Ginger-Soy Asian Turkey Meatballs

Updated at: Tue, 21 Apr 2026 19:19:20 GMT

Nutrition balance score

Great
Glycemic Index
40
Low
Glycemic Load
27
High

Nutrition per serving

Calories581.9 kcal (29%)
Total Fat18.4 g (26%)
Carbs67.3 g (26%)
Sugars7.9 g (9%)
Protein41.8 g (84%)
Sodium914.1 mg (46%)
Fiber13.1 g (47%)
% Daily Values based on a 2,000 calorie diet

Instructions

Step 1
Prep the Ginger-Soy Meatballs: Preheat your oven to 200°C. In a large bowl, combine the 900g ground turkey, egg, 30ml soy sauce, 20g grated ginger, half of the green onions, and half of the minced garlic. Mix gently and roll into 24 to 32 meatballs.
Step 2
Bake: Place meatballs on a parchment-lined tray and bake for 15–18 minutes until the internal temperature reaches 74°C.
Step 3
Cook the Base: Rinse the 300g bulgur and 180g red lentils.

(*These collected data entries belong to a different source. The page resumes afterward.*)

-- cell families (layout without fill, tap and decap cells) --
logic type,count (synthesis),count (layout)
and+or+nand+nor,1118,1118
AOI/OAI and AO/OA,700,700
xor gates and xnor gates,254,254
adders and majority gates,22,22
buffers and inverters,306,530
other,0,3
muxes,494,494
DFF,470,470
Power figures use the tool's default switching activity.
File: src/rtl/sram_march_bist_if.sv
// Shared port-0 SRAM bus plus BIST request/status bundle between the sequencer and the wrapper.
interface sram_march_bist_if #(
    parameter int unsigned ADDR_WIDTH  = 16,
    parameter int unsigned DATA_WIDTH  = 32,
    parameter int unsigned WMASK_WIDTH = 4,
    parameter int unsigned NUM_SRAMS   = 16,
    parameter int unsigned SEL_WIDTH   = 4
);
    logic                   start;
    logic                   abort;
    logic [SEL_WIDTH-1:0]   sram_sel;
    logic [ADDR_WIDTH-1:0]  addr_max;
    logic [DATA_WIDTH-1:0]  cmp_mask;
    logic [DATA_WIDTH-1:0]  rdata;
    logic [ADDR_WIDTH-1:0]  addr0;
    logic [DATA_WIDTH-1:0]  din0;
    logic                   web0;
    logic [WMASK_WIDTH-1:0] wmask0;
    logic [NUM_SRAMS-1:0]   csb0;
    logic [NUM_SRAMS-1:0]   csb1;
    logic                   bist_active;
    logic                   done;
    logic                   pass;
    logic [ADDR_WIDTH-1:0]  fail_addr;
    logic [2:0]             fail_elem;
    logic [DATA_WIDTH-1:0]  fail_data;
    logic [15:0]            err_count;

    modport master (
        input  start, abort, sram_sel, addr_max, cmp_mask, rdata,
        output addr0, din0, web0, wmask0, csb0, csb1, bist_active,
               done, pass, fail_addr, fail_elem, fail_data, err_count
    );

    modport slave (
        output start, abort, sram_sel, addr_max, cmp_mask, rdata,
        input  addr0, din0, web0, wmask0, csb0, csb1, bist_active,
               done, pass, fail_addr, fail_elem, fail_data, err_count
    );
endinterface

File: src/rtl/sram_march_bist.sv
// March C- sequencer: drives one OpenRAM macro over the shared port-0 bus, compares the
// captured read data and reports pass/fail, first failing location and a saturating error count.
module sram_march_bist #(
    parameter int unsigned ADDR_WIDTH  = 16,
    parameter int unsigned DATA_WIDTH  = 32,
    parameter int unsigned WMASK_WIDTH = 4,
    parameter int unsigned NUM_SRAMS   = 16,
    parameter int unsigned SEL_WIDTH   = 4,
    parameter int unsigned READ_LAT    = 2
) (
    input  logic              clk,
    input  logic              reset,
    sram_march_bist_if.master bus
);
    localparam int unsigned ELEM_W  = 3;
    localparam int unsigned DRAIN_W = 3;
    localparam int unsigned ERR_W   = 16;
    localparam logic [ELEM_W-1:0] ELEM_END = ELEM_W'(6);

    typedef enum logic [1:0] {S_IDLE, S_RUN, S_DRAIN, S_DONE} state_t;

    state_t                  r_state, w_state_nxt;
    logic [ELEM_W-1:0]       r_elem, w_elem_nxt;
    logic [ADDR_WIDTH-1:0]   r_addr, w_addr_nxt;
    logic                    r_phase, w_phase_nxt;
    logic [SEL_WIDTH-1:0]    r_sel, w_sel_nxt;
    logic [ADDR_WIDTH-1:0]   r_addr_max, w_amax_nxt;
    logic [DATA_WIDTH-1:0]   r_cmp_mask, w_mask_nxt;
    logic [DRAIN_W-1:0]      r_drain, w_drain_nxt;
    logic                    r_op_rd, w_op_rd_nxt;
    logic                    r_op_exp, w_op_exp_nxt;
    logic [ELEM_W-1:0]       r_op_elem, w_op_elem_nxt;
    logic [ADDR_WIDTH-1:0]   r_addr0, w_addr0_nxt;
    logic [DATA_WIDTH-1:0]   r_din0, w_din0_nxt;
    logic                    r_web0, w_web0_nxt;
    logic [NUM_SRAMS-1:0]    r_csb0, w_csb0_nxt;
    logic                    r_active, w_active_nxt;
    logic                    r_done, w_done_nxt;
    logic                    r_pass, w_pass_nxt;
    logic [ADDR_WIDTH-1:0]   r_fail_addr, w_fail_addr_nxt;
    logic [ELEM_W-1:0]       r_fail_elem, w_fail_elem_nxt;
    logic [DATA_WIDTH-1:0]   r_fail_data, w_fail_data_nxt;
    logic [ERR_W-1:0]        r_err_count, w_err_nxt;
    logic                    w_flush;

    // Compare pipeline: one stage per cycle of read latency after the op leaves the bus
    logic [READ_LAT-1:0]     r_pv, r_pexp;
    logic [ADDR_WIDTH-1:0]   r_paddr [READ_LAT];
    logic [ELEM_W-1:0]       r_pelem [READ_LAT];
    logic                    w_mis;

    // Op generator: current op and its successor; seeded with E0/addr 0 when starting
    logic                    w_g_run, w_g_phase, w_g_down, w_g_single, w_g_rd, w_g_exp, w_g_wbit, w_g_end;
    logic [ELEM_W-1:0]       w_g_elem, w_s_elem;
    logic [ADDR_WIDTH-1:0]   w_g_addr, w_g_amax, w_s_addr;
    logic [SEL_WIDTH-1:0]    w_g_sel;
    logic                    w_s_phase;

    always_comb begin
        w_g_run    = (r_state == S_RUN);
        w_g_elem   = w_g_run ? r_elem : '0;
        w_g_addr   = w_g_run ? r_addr : '0;
        w_g_phase  = w_g_run ? r_phase : 1'b0;
        w_g_amax   = w_g_run ? r_addr_max : bus.addr_max;
        w_g_sel    = w_g_run ? r_sel : bus.sram_sel;
        w_g_down   = (w_g_elem >= ELEM_W'(3));
        w_g_single = (w_g_elem == ELEM_W'(0)) || (w_g_elem == ELEM_W'(5));
        w_g_rd     = (w_g_elem != ELEM_W'(0)) && (w_g_single || !w_g_phase);
        w_g_exp    = (w_g_elem == ELEM_W'(2)) || (w_g_elem == ELEM_W'(4));
        w_g_wbit   = (w_g_elem == ELEM_W'(1)) || (w_g_elem == ELEM_W'(3));
        w_g_end    = w_g_down ? (w_g_addr == '0) : (w_g_addr == w_g_amax);
        w_s_elem   = w_g_elem;
        w_s_addr   = w_g_addr;
        w_s_phase  = 1'b1;
        if (w_g_single || w_g_phase) begin
            w_s_phase = 1'b0;
            if (!w_g_end) begin
                w_s_addr = w_g_down ? (w_g_addr - ADDR_WIDTH'(1)) : (w_g_addr + ADDR_WIDTH'(1));
            end else begin
                w_s_elem = w_g_elem + ELEM_W'(1);
                w_s_addr = (w_g_elem >= ELEM_W'(2)) ? w_g_amax : '0;
            end
        end
    end

    assign w_mis = r_pv[READ_LAT-1] &&
                   (|((bus.rdata ^ {DATA_WIDTH{r_pexp[READ_LAT-1]}}) & r_cmp_mask));

    always_comb begin
        w_state_nxt     = r_state;
        w_elem_nxt      = r_elem;
        w_addr_nxt      = r_addr;
        w_phase_nxt     = r_phase;
        w_sel_nxt       = r_sel;
        w_amax_nxt      = r_addr_max;
        w_mask_nxt      = r_cmp_mask;
        w_drain_nxt     = r_drain;
        w_op_rd_nxt     = 1'b0;
        w_op_exp_nxt    = 1'b0;
        w_op_elem_nxt   = '0;
        w_addr0_nxt     = '0;
        w_din0_nxt      = '0;
        w_web0_nxt      = 1'b1;
        w_csb0_nxt      = '1;
        w_active_nxt    = 1'b0;
        w_done_nxt      = r_done;
        w_pass_nxt      = r_pass;
        w_fail_addr_nxt = r_fail_addr;
        w_fail_elem_nxt = r_fail_elem;
        w_fail_data_nxt = r_fail_data;
        w_err_nxt       = r_err_count;
        w_flush         = 1'b0;

        if ((r_state == S_RUN || r_state == S_DRAIN) && !bus.abort && w_mis) begin
            if (r_err_count != '1) w_err_nxt = r_err_count + ERR_W'(1);
            if (r_err_count == '0) begin
                w_fail_addr_nxt = r_paddr[READ_LAT-1];
                w_fail_elem_nxt = r_pelem[READ_LAT-1];
                w_fail_data_nxt = bus.rdata;
            end
        end

        case (r_state)
            S_IDLE, S_DONE: begin
                if (!bus.abort && bus.start && (32'(bus.sram_sel) < NUM_SRAMS)) begin
                    w_state_nxt     = S_RUN;
                    w_sel_nxt       = bus.sram_sel;
                    w_amax_nxt      = bus.addr_max;
                    w_mask_nxt      = bus.cmp_mask;
                    w_done_nxt      = 1'b0;
                    w_pass_nxt      = 1'b0;
                    w_fail_addr_nxt = '0;
                    w_fail_elem_nxt = '0;
                    w_fail_data_nxt = '0;
                    w_err_nxt       = '0;
                end
            end
            S_RUN: begin
                w_active_nxt = 1'b1;
                if (r_elem == ELEM_END) begin
                    w_state_nxt = S_DRAIN;
                    w_drain_nxt = '0;
                end
            end
            S_DRAIN: begin
                w_active_nxt = 1'b1;
                if (r_drain == DRAIN_W'(READ_LAT - 1)) begin
                    w_state_nxt  = S_DONE;
                    w_active_nxt = 1'b0;
                    w_done_nxt   = 1'b1;
                    w_pass_nxt   = (w_err_nxt == '0);
                end else begin
                    w_drain_nxt = r_drain + DRAIN_W'(1);
                end
            end
            default: w_state_nxt = S_IDLE;
        endcase

        // Issue an op on the start edge and on every RUN cycle until the march is exhausted
        if (w_state_nxt == S_RUN) begin
            w_active_nxt  = 1'b1;
            w_elem_nxt    = w_s_elem;
            w_addr_nxt    = w_s_addr;
            w_phase_nxt   = w_s_phase;
            w_addr0_nxt   = w_g_addr;
            w_csb0_nxt    = ~(NUM_SRAMS'(1) << w_g_sel);
            w_web0_nxt    = w_g_rd;
            w_din0_nxt    = w_g_rd ? '0 : {DATA_WIDTH{w_g_wbit}};
            w_op_rd_nxt   = w_g_rd;
            w_op_exp_nxt  = w_g_exp;
            w_op_elem_nxt = w_g_elem;
        end

        if ((r_state == S_RUN || r_state == S_DRAIN) && bus.abort) begin
            w_state_nxt  = S_IDLE;
            w_flush      = 1'b1;
            w_active_nxt = 1'b0;
            w_done_nxt   = 1'b0;
            w_csb0_nxt   = '1;
            w_web0_nxt   = 1'b1;
            w_addr0_nxt  = '0;
            w_din0_nxt   = '0;
            w_op_rd_nxt  = 1'b0;
        end
    end

    always_ff @(posedge clk) begin
        if (reset) begin
            r_state     <= S_IDLE;
            r_elem      <= '0;
            r_addr      <= '0;
            r_phase     <= 1'b0;
            r_sel       <= '0;
            r_addr_max  <= '0;
            r_cmp_mask  <= '0;
            r_drain     <= '0;
            r_op_rd     <= 1'b0;
            r_op_exp    <= 1'b0;
            r_op_elem   <= '0;
            r_addr0     <= '0;
            r_din0      <= '0;
            r_web0      <= 1'b1;
            r_csb0      <= '1;
            r_active    <= 1'b0;
            r_done      <= 1'b0;
            r_pass      <= 1'b0;
            r_fail_addr <= '0;
            r_fail_elem <= '0;
            r_fail_data <= '0;
            r_err_count <= '0;
        end else begin
            r_state     <= w_state_nxt;
            r_elem      <= w_elem_nxt;
            r_addr      <= w_addr_nxt;
            r_phase     <= w_phase_nxt;
            r_sel       <= w_sel_nxt;
            r_addr_max  <= w_amax_nxt;
            r_cmp_mask  <= w_mask_nxt;
            r_drain     <= w_drain_nxt;
            r_op_rd     <= w_op_rd_nxt;
            r_op_exp    <= w_op_exp_nxt;
            r_op_elem   <= w_op_elem_nxt;
            r_addr0     <= w_addr0_nxt;
            r_din0      <= w_din0_nxt;
            r_web0      <= w_web0_nxt;
            r_csb0      <= w_csb0_nxt;
            r_active    <= w_active_nxt;
            r_done      <= w_done_nxt;
            r_pass      <= w_pass_nxt;
            r_fail_addr <= w_fail_addr_nxt;
            r_fail_elem <= w_fail_elem_nxt;
            r_fail_data <= w_fail_data_nxt;
            r_err_count <= w_err_nxt;
        end
    end

    always_ff @(posedge clk) begin
        if (reset || w_flush) begin
            r_pv <= '0;
        end else begin
            r_pv <= READ_LAT'({r_pv, r_op_rd});
        end
        r_pexp     <= READ_LAT'({r_pexp, r_op_exp});
        r_paddr[0] <= r_addr0;
        r_pelem[0] <= r_op_elem;
        for (int i = 1; i < int'(READ_LAT); i++) begin
            r_paddr[i] <= r_paddr[i-1];
            r_pelem[i] <= r_pelem[i-1];
        end
    end

    assign bus.addr0       = r_addr0;
    assign bus.din0        = r_din0;
    assign bus.web0        = r_web0;
    assign bus.wmask0      = '1;
    assign bus.csb0        = r_csb0;
    assign bus.csb1        = '1;
    assign bus.bist_active = r_active;
    assign bus.done        = r_done;
    assign bus.pass        = r_pass;
    assign bus.fail_addr   = r_fail_addr;
    assign bus.fail_elem   = r_fail_elem;
    assign bus.fail_data   = r_fail_data;
    assign bus.err_count   = r_err_count;
endmodule
File: src/flat_wrapper.sv
// flat-port wrapper written by rule: the top's interface ports become plain ports
module sram_march_bist_flat 
#(
    parameter int unsigned ADDR_WIDTH  = 16,
    parameter int unsigned DATA_WIDTH  = 32,
    parameter int unsigned WMASK_WIDTH = 4,
    parameter int unsigned NUM_SRAMS   = 16,
    parameter int unsigned SEL_WIDTH   = 4,
    parameter int unsigned READ_LAT    = 2
)
  (clk, reset, bus_start, bus_abort, bus_sram_sel, bus_addr_max, bus_cmp_mask, bus_rdata, bus_addr0, bus_din0, bus_web0, bus_wmask0, bus_csb0, bus_csb1, bus_bist_active, bus_done, bus_pass, bus_fail_addr, bus_fail_elem, bus_fail_data, bus_err_count);
  sram_march_bist_if #(.ADDR_WIDTH(ADDR_WIDTH), .DATA_WIDTH(DATA_WIDTH), .WMASK_WIDTH(WMASK_WIDTH), .NUM_SRAMS(NUM_SRAMS), .SEL_WIDTH(SEL_WIDTH)) bus_i ();
  input  logic clk;
  input  logic reset;
  input wire logic [$bits(bus_i.start)-1:0] bus_start;
  input wire logic [$bits(bus_i.abort)-1:0] bus_abort;
  input wire logic [$bits(bus_i.sram_sel)-1:0] bus_sram_sel;
  input wire logic [$bits(bus_i.addr_max)-1:0] bus_addr_max;
  input wire logic [$bits(bus_i.cmp_mask)-1:0] bus_cmp_mask;
  input wire logic [$bits(bus_i.rdata)-1:0] bus_rdata;
  output wire logic [$bits(bus_i.addr0)-1:0] bus_addr0;
  output wire logic [$bits(bus_i.din0)-1:0] bus_din0;
  output wire logic [$bits(bus_i.web0)-1:0] bus_web0;
  output wire logic [$bits(bus_i.wmask0)-1:0] bus_wmask0;
  output wire logic [$bits(bus_i.csb0)-1:0] bus_csb0;
  output wire logic [$bits(bus_i.csb1)-1:0] bus_csb1;
  output wire logic [$bits(bus_i.bist_active)-1:0] bus_bist_active;
  output wire logic [$bits(bus_i.done)-1:0] bus_done;
  output wire logic [$bits(bus_i.pass)-1:0] bus_pass;
  output wire logic [$bits(bus_i.fail_addr)-1:0] bus_fail_addr;
  output wire logic [$bits(bus_i.fail_elem)-1:0] bus_fail_elem;
  output wire logic [$bits(bus_i.fail_data)-1:0] bus_fail_data;
  output wire logic [$bits(bus_i.err_count)-1:0] bus_err_count;
  assign bus_i.start = bus_start;
  assign bus_i.abort = bus_abort;
  assign bus_i.sram_sel = bus_sram_sel;
  assign bus_i.addr_max = bus_addr_max;
  assign bus_i.cmp_mask = bus_cmp_mask;
  assign bus_i.rdata = bus_rdata;
  assign bus_addr0 = bus_i.addr0;
  assign bus_din0 = bus_i.din0;
  assign bus_web0 = bus_i.web0;
  assign bus_wmask0 = bus_i.wmask0;
  assign bus_csb0 = bus_i.csb0;
  assign bus_csb1 = bus_i.csb1;
  assign bus_bist_active = bus_i.bist_active;
  assign bus_done = bus_i.done;
  assign bus_pass = bus_i.pass;
  assign bus_fail_addr = bus_i.fail_addr;
  assign bus_fail_elem = bus_i.fail_elem;
  assign bus_fail_data = bus_i.fail_data;
  assign bus_err_count = bus_i.err_count;
  sram_march_bist #(.ADDR_WIDTH(ADDR_WIDTH), .DATA_WIDTH(DATA_WIDTH), .WMASK_WIDTH(WMASK_WIDTH), .NUM_SRAMS(NUM_SRAMS), .SEL_WIDTH(SEL_WIDTH), .READ_LAT(READ_LAT)) u_core (.clk(clk), .reset(reset), .bus(bus_i));
endmodule
File: config.mk
export PLATFORM = sky130hd
export DESIGN_NAME = sram_march_bist_flat
export DESIGN_NICKNAME = d
export VERILOG_FILES = /design/src/rtl/sram_march_bist_if.sv /design/src/rtl/sram_march_bist.sv /design/src/flat_wrapper.sv
export SDC_FILE = /design/constraint.sdc
export NUM_CORES = 1
export LEC_CHECK = 0
export ABC_AREA = 1
export CAP_MARGIN = 20
export CORE_ASPECT_RATIO = 1.5
export CORE_UTILIZATION = 28
export CTS_BUF_LIST = sky130_fd_sc_hd__clkbuf_16
export CTS_CLUSTER_SIZE = 16
export DETAILED_ROUTE_END_ITERATION = 10
export PLACE_DENSITY_LB_ADDON = 0.2
export SETUP_SLACK_MARGIN = 0.02
export SLEW_MARGIN = 20
export SYNTH_ARGS = -nofsm -noshare
export SYNTH_HDL_FRONTEND = slang
export SYNTH_SLANG_ARGS = --single-unit
File: constraint.sdc
create_clock -name clk -period 4.4 [get_ports clk]
set_clock_uncertainty 0.15 [all_clocks]
set_input_delay 0.44 -clock clk [delete_from_list [all_inputs] [get_ports clk]]
set_output_delay 0.44 -clock clk [all_outputs]
set_load 0.02 [all_outputs]
==> PnR_summary.wiki <==
{| class="wikitable"
! Metric !! Value
|-
| Synth Cell Area || 0.0108 sq mm
|-
| Data arrival at the endpoint of the critical path || 4.21 ns
|-
| Number of iterations in the first detailed-routing pass || 6
|-
| Clock period minus worst slack || 3.91 ns
|-
| CTS tree || yes
|-
| Count of port buffers added during placement || 222
|-
| Worst reg-to-reg path cell count || 20
|-
| Instance count along the most critical hold path || 0
|-
| Initial DRC Count || 552
|-
| Top delay family on crit path || adder cells
|-
| Mux contribution to synthesized area || 0%
|-
| Number of antenna cells inserted || 0
|-
| Final core utilization || 36.8%
|-
| Clock-pin transition on the worst setup and hold timing paths || 0.07 ns
|-
| Setup Crit Path Kind || flop to flop
|-
| Hold WC Path Type || flop to flop
|-
| Hold slack final || 0.168 ns
|-
| Largest family of logic cells by synthesized area || simple AND/OR/NAND/NOR gates
|-
| Number of antenna violations at the first check in global routing || 0
|-
| Compound-gate portion of the synthesized area || 16.4%
|-
| Half-perimeter wire length after detailed placement || 26000 um
|-
| Leakage power summed over all cells || 0.00603 uW
|-
| Synth Area per Inst || 7.32 sq um
|-
| Transition time at the pin with the least slew margin || 0.852 ns
|-
| Total wire length after detailed routing || 34700 um
|-
| Detailed-route via count || 9976
|-
| Switching component of the power || 1680 uW
|-
| Worst setup EP type || flop
|-
| Distinct cell type count after synthesis || 43
|-
| Timing-limited maximum frequency || 256 MHz
|-
| Seq pwr share || 41.2%
|-
| Postcts setup bufs || 0
|-
| RSZ-0062 raised after global routing || false
|-
| Remaining design rule violation count || 0
|-
| First-pass GRT wire length || 53400 um
|-
| Crit-path cells || inv_1, ha_2, nand2_1, inv_1, ha_1, inv_1, ha_1, inv_1, ha_1, nand2_1, o21ai_0, a21oi_1, o21ai_0, nand2_1, nand3_1, xor2_1, nand2_1, nand3_1, nand2_1, a21oi_1
|-
| Number of sinks driven by the clock tree || 228
|-
| Worst-case headroom to the max-slew limit || 43.1%
|-
| Final total negative setup slack || 0 ns
|-
| Proportion of synthesized flip-flops having asynchronous set or reset || 0%
|-
| Clock group share of total power || 38.1%
|-
| Cell-internal power || 3770 uW
|-
| CP Buf/Inv Count || 4
|-
| Buffer levels on the longest clock path || 3
|-
| Overall die area || 0.0393 sq mm
|-
| NumNets Final || 1758
|-
| Max Cap Viol || 0
|-
| Most common cell on crit path || sky130_fd_sc_hd__nand2_1
|-
| Required time at the worst-slack endpoint || 4.70 ns
|-
| Share of post-route cells with drive strength above 1 || 5.13%
|-
| Slowest cell on crit path || sky130_fd_sc_hd__ha_1
|-
| Area share of xor/xnor cells in the synthesized design || 1.38%
|-
| Final count of hold timing violations || 0
|-
| YS warnings || 0
|-
| Highest net fanout along the worst path || 9
|-
| CTS resizes || 0
|-
| Cells taking the most area after synthesis || sky130_fd_sc_hd__dfxtp_1, sky130_fd_sc_hd__nand2_1, sky130_fd_sc_hd__a21oi_1
|-
| Post-synthesis cell count || 1473
|-
| Pwr/cell area || 392 mW/mm^2
|-
| Vertical die dimension || 242 um
|-
| Largest vdd supply drop || 252 uV
|-
| Number of CTS-inserted buffers || 24
|-
| Vias per inst || 4.65
|-
| Non-filler instance count after layout || 2146
|-
| Crit start category || flop
|-
| Final setup violating endpoints || 0
|-
| Area of the core || 0.0378 sq mm
|-
| Number of hold-repair buffers added at the cts stage || 0
|-
| Horizontal extent of the die || 162 um
|-
| Seq/Total Area, Yosys || 42.3%
|-
| Num ports || 243
|-
| Yosys top cell area share || 42.3%
|-
| Switching part of the total power || 30.8%
|-
| Number of enable flip-flop cells after synthesis || 0
|-
| Weighted congestion at the end of routability-driven global placement || 0.903
|-
| Prevailing post-synth register cell || sky130_fd_sc_hd__dfxtp_1
|-
| Initial core utilization || 28.6%
|-
| Clock network latency to the later pin of the worst-skew pair || 0.53 ns
|-
| Fraction of the mapped netlist area in simple logic gates || 24.4%
|-
| Run status || complete, no violations
|-
| P&R area growth vs syn || 28.8%
|-
| Placed insts || 2103
|-
| Combinational group share of total power || 20.7%
|-
| Share of the cycle needed by the critical path after routing || 88.8%
|-
| Number of global-route vias before repair || 9515
|-
| Post-synthesis register bit count || 228
|-
| Final-report max-slew violation count || 0
|-
| Share of synthesized cell area in full adder, half adder and majority cells || 3.55%
|-
| Worst stage delay on the critical path || 0.42 ns
|-
| Pin count of the biggest net entering global routing || 72
|-
| Clock root buffer || sky130_fd_sc_hd__clkbuf_16
|-
| Deepest level of the CTS H-tree || 1
|-
| Remaining global-route overflow || 0
|-
| Post-route ant nets || 0
|-
| Number of logic stages on the critical path including buffering || 20
|-
| # rows || 87
|-
| Average wire length per cell after detail routing || 16.2 um
|-
| Synth area leader || sky130_fd_sc_hd__dfxtp_1
|-
| Aggregate global-route resource usage || 17.3%
|}
state kept, by name, indices dropped and copies added, names as in the netlist, 2 cells and up:
name / flops
u_core.r_addr: 16
u_core.r_pv: 2
u_core.bus.fail_data: 32
u_core.r_paddr: 32
u_core.r_sel: 4
u_core.r_pexp: 2
u_core.r_addr_max: 16
u_core.bus.addr0: 16
u_core.r_pelem: 6
u_core.bus.err_count: 16
u_core.bus.fail_elem: 3
u_core.r_state: 2
u_core.r_cmp_mask: 32
u_core.r_elem: 3
u_core.bus.csb0: 16
u_core.r_drain: 3
u_core.r_op_elem: 3
u_core.bus.fail_addr: 16
per-stage QoR:
stage	total power, uW	area [sq um]	setup WS [ns]
3_3_place_gp	3420	13100	0.669
2_1_floorplan	3060	10900	0.545
6_report	5450	13900	0.494
5_1_grt	5750	13900	0.0741
4_1_cts	5530	13900	0.501
3_5_place_dp	3420	13100	0.555
final timing paths:
check / from / endpoint / slack (ns)
min: u_core.r_op_exp / u_core.r_pexp[0] / 0.17
max reg2reg: u_core.r_state[1] / u_core.r_addr[12] / 0.49
max: u_core.r_state[1] / u_core.r_addr[12] / 0.49
min reg2reg: u_core.r_op_exp / u_core.r_pexp[0] / 0.17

In a large pot, bring the 1.1L broth to a boil with the remaining 10g of ginger. Add the bulgur and lentils, reduce heat to low, cover, and simmer for 12–15 minutes. Once the liquid is absorbed, remove from heat and let sit for 5 minutes before fluffing.
Step 4
Assemble the Salad: In a large bowl, combine the 600g tomatoes, 200g shredded carrots, and 2 cans of chickpeas. Whisk together the 60ml rice vinegar, remaining 30ml soy sauce, and a pinch of pepper. Toss the salad with this dressing and the remaining green onions.
Step 5
Mix the Sauce: Stir the Sriracha and the remaining minced garlic into the 200g Greek Yogurt.
Step 6
Portion for the Week: Divide the bulgur-lentil base into 8 containers (approx. 190g–200g per container). Top each with your meatballs and the tomato-carrot-chickpea salad. Add the Sriracha-yogurt sauce on the side.